I have a db cluster, 2 VMs with 40GB volumes each. Needless to say, this is way too much. I want to downsize to 1GB each. I tried the instructions I found here, but the command fly scale count 2 -a <pgname> returns the error Error: this app has no complete releases. Run fly deploy to create one and rerun this command. fly deploy doesn’t fix the issue at all.
fly status -a <pgname> returns:
ID STATE ROLE REGION CHECKS IMAGE CREATED UPDATED
3d8d9265a0e058 started replica sea 3 total, 3 passing flyio/postgres-flex:15.3 (v0.0.45) 2023-10-14T08:38:12Z 2023-11-01T02:20:12Z
17811ed3b29218 started primary sea 3 total, 3 passing flyio/postgres-flex:15.3 (v0.0.45) 2023-10-14T08:37:49Z 2023-11-01T02:21:09Z
Are there any updated instructions on how to do this? I’m incurring costs that are uncalled for.
The way you scale up and down to create new units in the cluster has changed a bit with the Machines (V2) platform. Here are updated instructions. Please be aware I tested this on a freshly-created database with very little data. So please please do NOT skip step 1.
BACKUP YOUR DATA. Do not skip this step. There are snapshots in case things go wrong. Your backup will help if things go very wrong. You can use fly proxy 5432 -a <pgname> and then pg_dump to grab an SQL dump of your data.
Make sure you did not skip step 1.
Add a new 1GB volume to your Postgres app: fly volumes create pg_data --size 1 --region <your-pg-region> -a <pgname>. Make a note of the VOLUME_ID.
Run fly status -a <pgname>, note which instance is the primary and how many instances are running. Grab the ID (first column) of an existing machine.
Add one more instance as a clone of that machine, attaching it to the previously-created volume: fly machine clone EXISTING_MACHINE_ID --attach-volume VOLUME_ID -a <pgname>. Note the machine ID of this new SMALL_MACHINE_ID.
Clone that machine two more times: fly machines clone SMALL_MACHINE_ID -a <pgname>.
Wait a few minutes, then run fly status to make sure the new instances are in replica state and happy/healthy. Confirm using fly volumes list and fly machines list that the new machines have the small volumes.
Stop the old old replicas with large volumes. The easiest way is to run fly volumes list -a <pgname>, check the ATTACHED VM column for machines with the large volumes, ensure they are not the primary, and fly machine stop those. It’s OK to stop them almost at the same time. Once done, wait for the cluster status to be stable and for the fly logs to be free of errors.
Stop the primary, fly machine stop PRIMARY_ID.
Wait a few minutes for the three remaining replicas to realize the primary is gone, chat among themselves and elect a new primary node.

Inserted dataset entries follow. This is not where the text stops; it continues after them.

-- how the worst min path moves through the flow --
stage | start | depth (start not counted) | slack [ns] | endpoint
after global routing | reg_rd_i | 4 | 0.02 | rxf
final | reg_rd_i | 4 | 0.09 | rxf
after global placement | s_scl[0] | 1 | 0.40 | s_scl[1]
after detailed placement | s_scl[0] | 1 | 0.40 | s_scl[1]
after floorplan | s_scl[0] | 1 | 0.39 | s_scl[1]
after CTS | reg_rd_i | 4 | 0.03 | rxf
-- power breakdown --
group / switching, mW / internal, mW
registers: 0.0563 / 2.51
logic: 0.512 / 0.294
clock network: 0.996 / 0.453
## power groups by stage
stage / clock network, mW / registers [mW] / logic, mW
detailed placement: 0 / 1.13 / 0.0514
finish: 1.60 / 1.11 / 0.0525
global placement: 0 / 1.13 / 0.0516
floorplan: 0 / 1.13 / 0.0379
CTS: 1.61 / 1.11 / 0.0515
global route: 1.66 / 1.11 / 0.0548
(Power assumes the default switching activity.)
$ cat src/hdl/usbctl_top.sv
`timescale 1ns/1ns
`include "usbctl_defines.svh"
module usbctl_top
    import usbctl_pkg::*;
#(
    parameter int NUM_EP = 16
) (
    input wire logic clk_sys_i,
    input wire logic sys_rst_i,
    input wire logic [`USBCTL_ADDR_W-1:0] reg_addr_i,
    input wire logic [7:0] reg_wdata_i,
    input wire logic reg_wr_i,
    input wire logic reg_rd_i,
    output logic [7:0] reg_rdata_o,
    input wire logic bus_dp_i,
    input wire logic bus_dm_i,
    input wire logic setup_token_i,
    input wire logic regulator_cfg_en_i,
    input wire logic [NUM_EP-1:0] pp_toggle_i,
    output logic [NUM_EP-1:0] pingpong_buffer_indicator_o,
    output logic engine_active_o,
    output logic attach_o,
    output logic pullup_on_o,
    output logic full_speed_o,
    output logic xcvr_internal_o,
    output logic regulator_on_o,
    output logic regulator_lowpower_o,
    output logic engine_clk_en_o,
    output logic packet_proc_en_o,
    output logic resume_drive_o,
    output logic xcvr_idle_o
);
    usbctl_state_t state_q, state_d;
    logic [7:0] ctrl_q, ctrl_d;
    logic [7:0] cfg_q, cfg_d;
    logic [NUM_EP-1:0] ppi_q, ppi_d;
    logic [7:0] rdata_q, rdata_d;
    logic [1:0] lines_s;
    logic se0_live;
    logic en;
    logic pp_rst_eff;
    usbctl_pp_mode_t pp_mode;

    initial begin
        if (NUM_EP < 1 || NUM_EP > 16) $error("usbctl_top: NUM_EP must be 1..16");
    end

    // Bit set in the mask marks an endpoint that uses ping-pong in the given mode
    function automatic logic [NUM_EP-1:0] pp_used(input usbctl_pp_mode_t m);
        logic [NUM_EP-1:0] r;
        r = '0;
        case (m)
            USBCTL_PP_NONE: r = '0;
            USBCTL_PP_EP0OUT: r[0] = 1'b1;
            USBCTL_PP_ALL: r = '1;
            USBCTL_PP_NOEP0: begin
                r = '1;
                r[0] = 1'b0;
            end
            default: r = '0;
        endcase
        return r;
    endfunction : pp_used

    // Idle full-speed J is D+ high, D- low; a zero reset would fake an SE0
    usbctl_sync #(.WIDTH(2), .RST_VAL(2'b10)) u_line_sync (
        .clk_sys_i(clk_sys_i),
        .sys_rst_i(sys_rst_i),
        .async_i({bus_dp_i, bus_dm_i}),
        .sync_o(lines_s)
    );

    assign se0_live = (lines_s == 2'b00);
    assign en = ctrl_q[`USBCTL_CTRL_EN];
    assign pp_mode = usbctl_pp_mode_t'(cfg_q[`USBCTL_CFG_PP_LSB +: 2]);
    // Pointer reset has no meaning without ping-pong buffering
    assign pp_rst_eff = en && ctrl_q[`USBCTL_CTRL_PPRST]
        && (pp_mode != USBCTL_PP_NONE);

    always_comb begin
        ctrl_d = ctrl_q;
        cfg_d = cfg_q;
        if (reg_wr_i && reg_addr_i == `USBCTL_OFS_CTRL) begin
            // Bits 7, 0 and the live flag are not stored
            ctrl_d = reg_wdata_i & `USBCTL_CTRL_WMASK;
            // Lockout is clear-only from software
            ctrl_d[`USBCTL_CTRL_LOCK] = ctrl_q[`USBCTL_CTRL_LOCK]
                && reg_wdata_i[`USBCTL_CTRL_LOCK];
        end
        if (reg_wr_i && reg_addr_i == `USBCTL_OFS_CFG) begin
            cfg_d = reg_wdata_i & `USBCTL_CFG_WMASK;
        end
        // Hardware set beats a same-cycle software clear
        if (en && setup_token_i) begin
            ctrl_d[`USBCTL_CTRL_LOCK] = 1'b1;
        end
    end

    always_comb begin
        state_d = state_q;
        case (state_q)
            USBCTL_ST_DETACHED: if (en) state_d = USBCTL_ST_ACTIVE;
            USBCTL_ST_ACTIVE: begin
                if (!en) state_d = USBCTL_ST_DETACHED;
                else if (ctrl_q[`USBCTL_CTRL_SUSP]) state_d = USBCTL_ST_SUSPEND;
            end
            USBCTL_ST_SUSPEND: begin
                if (!en) state_d = USBCTL_ST_DETACHED;
                else if (!ctrl_q[`USBCTL_CTRL_SUSP]) state_d = USBCTL_ST_ACTIVE;
            end
            default: state_d = USBCTL_ST_DETACHED;
        endcase
    end

    always_comb begin
        ppi_d = ppi_q;
        if (state_q == USBCTL_ST_DETACHED && en) begin
            ppi_d = '0;
        end else if (pp_rst_eff) begin
            ppi_d = '0;
        // Lockout freezes toggles only; indicators stay readable to firmware
        end else if (en && state_q == USBCTL_ST_ACTIVE
            && !ctrl_q[`USBCTL_CTRL_LOCK]) begin
            ppi_d = ppi_q ^ (pp_toggle_i & pp_used(pp_mode));
        end
    end

    always_comb begin
        rdata_d = 8'h00;
        if (reg_rd_i) begin
            case (reg_addr_i)
                `USBCTL_OFS_CTRL: begin
                    rdata_d = ctrl_q & `USBCTL_CTRL_WMASK;
                    rdata_d[`USBCTL_CTRL_SE0] = se0_live;
                end
                `USBCTL_OFS_CFG: rdata_d = cfg_q;
                `USBCTL_OFS_PPI: rdata_d = 8'(ppi_q);
                default: rdata_d = 8'h00;
            endcase
        end
    end

    always_ff @(posedge clk_sys_i) begin
        if (sys_rst_i) begin
            state_q <= USBCTL_ST_DETACHED;
            ctrl_q <= `USBCTL_CTRL_RST;
            cfg_q <= `USBCTL_CFG_RST;
            ppi_q <= '0;
            rdata_q <= 8'h00;
        end else begin
            state_q <= state_d;
            ctrl_q <= ctrl_d;
            cfg_q <= cfg_d;
            ppi_q <= ppi_d;
            rdata_q <= rdata_d;
        end
    end

    // Outputs: attach, pull-up, regulator, clock, processing and resume gated by enable so a detached module stays inert
    assign reg_rdata_o = rdata_q;
    assign pingpong_buffer_indicator_o = ppi_q;
    assign engine_active_o = (state_q != USBCTL_ST_DETACHED);
    assign attach_o = en;
    assign xcvr_internal_o = !cfg_q[`USBCTL_CFG_XOFF];
    assign full_speed_o = cfg_q[`USBCTL_CFG_FS];
    assign pullup_on_o = en && cfg_q[`USBCTL_CFG_PU] && !cfg_q[`USBCTL_CFG_XOFF];
    assign regulator_on_o = en && regulator_cfg_en_i;
    assign regulator_lowpower_o = en && (state_q == USBCTL_ST_SUSPEND);
    // Gate only; the clock itself is stopped by the clock tree cell
    assign engine_clk_en_o = en && (state_q == USBCTL_ST_ACTIVE);
    // Enable gates too, so the cycle after detach already shows the engine idle
    assign packet_proc_en_o = en && (state_q == USBCTL_ST_ACTIVE)
        && !ctrl_q[`USBCTL_CTRL_LOCK];
    assign resume_drive_o = en && ctrl_q[`USBCTL_CTRL_RESUME];
    assign xcvr_idle_o = (state_q != USBCTL_ST_ACTIVE) && !resume_drive_o;
endmodule : usbctl_top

Once your three small nodes are the only remaining ones, and one of them has been designated the primary, it’s safe to fly machine destroy for the old replicas and the old primary.
In fly volumes list, identify and fly volumes destroy all the old, now-unattached, large volumes.
If anything goes wrong, your cluster is down, or in read-only mode and it’s not obvious how to recover it: Luckily, you have a backup! Nuke the cluster, create a new one with the desired size, and load your data in it. Or you can look into how to restore from a snapshot - but snapshots are taken daily and your backup is only 20 minutes old, isn’t it?